As noted in Marcus et al. (2003: 652), the interplay of Broca’s area with other parts of the brain may yet prove to be even more complex. For example, they cite Dronkers (2000) as showing that “not every lesion in Broca’s area leads to grammatical deficit”. Conversely, “other recent studies have shown that Broca’s area to be active in domains as diverse as music perception and motoric imitation” (cf. Maess et al. 2001 on music perception and Iacoboni et al. 1999 on motoric imitation).

Thus, as interesting as Flinker et al.’s study is, it is hardly as paradigm-shifting as the Science Daily article makes it sound.

 

Sources:

Dronkers, Nina F. (2000) The pursuit of brain–language relationships. Brain and Language, 71(1): 59-61.

Flinker, Adeen; Anna Korzeniewska; Avgusta Y. Shestyuk; Piotr J. Franaszczuk; Nina F. Dronkers; Robert T. Knight; Nathan E. Crone (2015) Redefining the role of Broca’s area in speech. Proceedings of the National Academy of Sciences.

Iacoboni, Marco; Roger P. Woods; Marcel Brass; Harold Bekkering; John C. Mazziotta; and Giacomo Rizzolatti (1999) Cortical mechanisms of human imitation. Science 286(5449): 2526-2528.
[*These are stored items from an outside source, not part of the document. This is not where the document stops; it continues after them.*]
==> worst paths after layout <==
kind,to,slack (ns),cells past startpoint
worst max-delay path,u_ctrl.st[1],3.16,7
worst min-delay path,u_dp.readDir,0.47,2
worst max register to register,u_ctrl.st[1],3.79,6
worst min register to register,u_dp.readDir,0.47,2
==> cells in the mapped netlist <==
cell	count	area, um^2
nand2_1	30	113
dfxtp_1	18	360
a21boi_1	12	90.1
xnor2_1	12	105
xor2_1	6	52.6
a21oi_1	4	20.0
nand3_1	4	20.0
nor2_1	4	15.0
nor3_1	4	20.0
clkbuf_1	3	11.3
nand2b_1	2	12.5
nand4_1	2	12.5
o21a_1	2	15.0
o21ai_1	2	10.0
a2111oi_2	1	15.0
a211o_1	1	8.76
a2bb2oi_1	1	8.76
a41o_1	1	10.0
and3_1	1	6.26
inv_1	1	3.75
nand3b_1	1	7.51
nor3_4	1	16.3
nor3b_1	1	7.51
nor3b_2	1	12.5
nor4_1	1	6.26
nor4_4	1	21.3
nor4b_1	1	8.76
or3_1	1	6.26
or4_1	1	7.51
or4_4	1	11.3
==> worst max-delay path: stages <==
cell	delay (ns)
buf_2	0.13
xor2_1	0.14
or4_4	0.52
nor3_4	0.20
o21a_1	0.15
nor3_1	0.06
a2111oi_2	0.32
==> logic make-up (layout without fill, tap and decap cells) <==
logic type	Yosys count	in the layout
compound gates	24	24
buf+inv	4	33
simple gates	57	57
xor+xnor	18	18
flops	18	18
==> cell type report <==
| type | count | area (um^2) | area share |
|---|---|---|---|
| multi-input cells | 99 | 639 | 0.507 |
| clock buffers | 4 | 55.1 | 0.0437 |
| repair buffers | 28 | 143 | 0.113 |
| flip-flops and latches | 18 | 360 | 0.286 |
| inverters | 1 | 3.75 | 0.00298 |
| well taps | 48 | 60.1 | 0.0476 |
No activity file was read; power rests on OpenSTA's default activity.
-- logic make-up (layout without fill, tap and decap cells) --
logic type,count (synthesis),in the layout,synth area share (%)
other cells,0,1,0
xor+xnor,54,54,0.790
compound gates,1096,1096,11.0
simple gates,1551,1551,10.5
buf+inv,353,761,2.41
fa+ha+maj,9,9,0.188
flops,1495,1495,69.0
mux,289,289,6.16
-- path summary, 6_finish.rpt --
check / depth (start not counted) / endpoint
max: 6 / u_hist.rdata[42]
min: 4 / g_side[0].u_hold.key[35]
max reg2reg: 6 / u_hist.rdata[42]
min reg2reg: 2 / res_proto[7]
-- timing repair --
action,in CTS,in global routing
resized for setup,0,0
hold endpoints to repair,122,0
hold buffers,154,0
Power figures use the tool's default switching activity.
===== src/rtl/rmm_rotator.sv =====
module rmm_rotator #(
  parameter int unsigned W   = 32,
  parameter int unsigned SHW = $clog2(W)
) (
  input  logic [W-1:0]   din,
  input  logic [SHW-1:0] amt,
  output logic [W-1:0]   dout
);
  logic [W-1:0] stg [0:SHW];

  assign stg[0] = din;

  // logarithmic right rotator, stage k rotates by 2**k when amt[k] is set
  for (genvar k = 0; k < SHW; k++) begin : g_stage
    localparam int unsigned D = 1 << k;
    assign stg[k+1] = amt[k] ? {stg[k][D-1:0], stg[k][W-1:D]} : stg[k];
  end

  assign dout = stg[SHW];
endmodule


===== src/rtl/rmm_mask_gen.sv =====
module rmm_mask_gen #(
  parameter int unsigned W   = 32,
  parameter int unsigned SHW = $clog2(W)
) (
  input  logic [SHW-1:0] amt,
  output logic [W-1:0]   mask
);
  // bit i is kept from the rotated word when i < W - amt
  for (genvar i = 0; i < W; i++) begin : g_bit
    localparam logic [SHW:0] LIM = SHW'(W - 1 - i) + 1'b0;
    assign mask[i] = ({1'b0, amt} <= LIM);
  end
endmodule


===== src/rtl/rmm_cond_gen.sv =====
module rmm_cond_gen #(
  parameter int unsigned W = 32
) (
  input  logic [W-1:0]   value,
  input  logic           so_flag,
  output rmm_pkg::cond_t cond
);
  logic is_zero;

  assign is_zero = (value == '0);

  always_comb begin
    cond.lt = value[W-1];
    cond.eq = is_zero;
    cond.gt = ~value[W-1] & ~is_zero;
    cond.so = so_flag;
  end
endmodule


===== src/rtl/rmm_unit.sv =====
module rmm_unit #(
  parameter int unsigned W   = rmm_pkg::DATA_W,
  parameter int unsigned SHW = $clog2(W)
) (
  input  logic           clk,
  input  logic           rst_n,
  input  logic           op_valid,
  input  logic [W-1:0]   src_word,
  input  logic [SHW-1:0] shamt,
  input  logic           rec_en,
  input  logic           so_in,
  output logic [W-1:0]   result_q,
  output logic [W-1:0]   mq_q,
  output logic [3:0]     cond_q
);
  import rmm_pkg::*;

  logic [W-1:0] rot_w;
  logic [W-1:0] mask_w;
  logic [W-1:0] merged_w;
  cond_t        cond_w;

  logic [W-1:0] result_d;
  logic [W-1:0] mq_d;
  logic [3:0]   cond_d;
  logic         data_en;
  logic         cond_en;

  rmm_rotator #(.W(W), .SHW(SHW)) u_rot (
    .din  (src_word),
    .amt  (shamt),
    .dout (rot_w)
  );

  rmm_mask_gen #(.W(W), .SHW(SHW)) u_mask (
    .amt  (shamt),
    .mask (mask_w)
  );

  // top bits come from the MQ contents held before this operation
  assign merged_w = (rot_w & mask_w) | (mq_q & ~mask_w);

  rmm_cond_gen #(.W(W)) u_cond (
    .value   (merged_w),
    .so_flag (so_in),
    .cond    (cond_w)
  );

  // next-state
  always_comb begin
    data_en  = op_valid;
    cond_en  = op_valid & rec_en;
    result_d = data_en ? merged_w : result_q;
    mq_d     = data_en ? rot_w    : mq_q;
    cond_d   = cond_en ? cond_w   : cond_q;
  end

  // registers
  always_ff @(posedge clk or negedge rst_n) begin
    if (!rst_n) begin
      result_q <= '0;
      mq_q     <= '0;
      cond_q   <= '0;
    end else begin
      result_q <= result_d;
      mq_q     <= mq_d;
      cond_q   <= cond_d;
    end
  end
endmodule


===== config.mk =====
export PLATFORM = sky130hd
export DESIGN_NAME = rmm_unit
export DESIGN_NICKNAME = d
export VERILOG_FILES = /design/src/rtl/rmm_pkg.sv /design/src/rtl/rmm_rotator.sv /design/src/rtl/rmm_mask_gen.sv /design/src/rtl/rmm_cond_gen.sv /design/src/rtl/rmm_unit.sv
export SDC_FILE = /design/constraint.sdc
export NUM_CORES = 1
export LEC_CHECK = 0
export CORE_ASPECT_RATIO = 1.5
export CORE_MARGIN = 4
export CORE_UTILIZATION = 40
export CTS_CLUSTER_DIAMETER = 150
export DETAILED_ROUTE_END_ITERATION = 10
export PLACE_DENSITY_LB_ADDON = 0.08
export SLEW_MARGIN = 5
export SYNTH_ARGS = -nofsm -noshare
export SYNTH_HDL_FRONTEND = slang
export SYNTH_HIERARCHICAL = 1
export SYNTH_SLANG_ARGS = --single-unit

===== constraint.sdc =====
create_clock -name clk -period 2 [get_ports clk]
set_input_delay 0.3 -clock clk [delete_from_list [all_inputs] [get_ports clk]]
set_output_delay 0.3 -clock clk [all_outputs]
set_load 0.05 [all_outputs]
===== config.mk =====
export PLATFORM = sky130hd
export DESIGN_NAME = ctl_decode_top
export DESIGN_NICKNAME = d
export VERILOG_FILES = /design/src/rtl/ctl_pkg.sv /design/src/rtl/ctl_class_dec.sv /design/src/rtl/ctl_imm_gen.sv /design/src/rtl/ctl_alu_dec.sv /design/src/rtl/ctl_decode_top.sv
export SDC_FILE = /design/constraint.sdc
export NUM_CORES = 1
export LEC_CHECK = 0
export BUFFER_PORTS_ARGS = -buffer_cell sky130_fd_sc_hd__buf_2
export CELL_PAD_IN_SITES_DETAIL_PLACEMENT = 1
export CELL_PAD_IN_SITES_GLOBAL_PLACEMENT = 2
export CORE_ASPECT_RATIO = 0.9
export CORE_MARGIN = 2
export CORE_UTILIZATION = 19
export DETAILED_ROUTE_END_ITERATION = 8
export PLACE_DENSITY = 0.92
export SLEW_MARGIN = 40
export SYNTH_ARGS = -nofsm -noshare
export SYNTH_HDL_FRONTEND = slang
export SYNTH_HIERARCHICAL = 1
export SYNTH_SLANG_ARGS = --single-unit

===== constraint.sdc =====
create_clock -name vclk -period 7.5
set_input_delay 1.5 -clock vclk [all_inputs]
set_output_delay 1.5 -clock vclk [all_outputs]
set_load 0.1 [all_outputs]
Maess, Burkhard; Stefan Koelsch; Thomas C. Gunter; and Angela D. Friederici (2001) Musical syntax is processed in Broca’s area: an MEG study. Nature Neuroscience 4(5): 540-545.

Marcus, Gary F.; Athena Vouloumanos; and Ivan A. Sag (2003) Does Broca’s play by the rules? Nature Neuroscience 6(7): 651-652.

Moro, Andrea (2008) The Boundaries of Babel. The Brain and the Enigma of Impossible Languages. Cambridge: The MIT Press.

Saussure, Ferdinand de (1959) Course in General Linguistics. New York: Philosophical Library.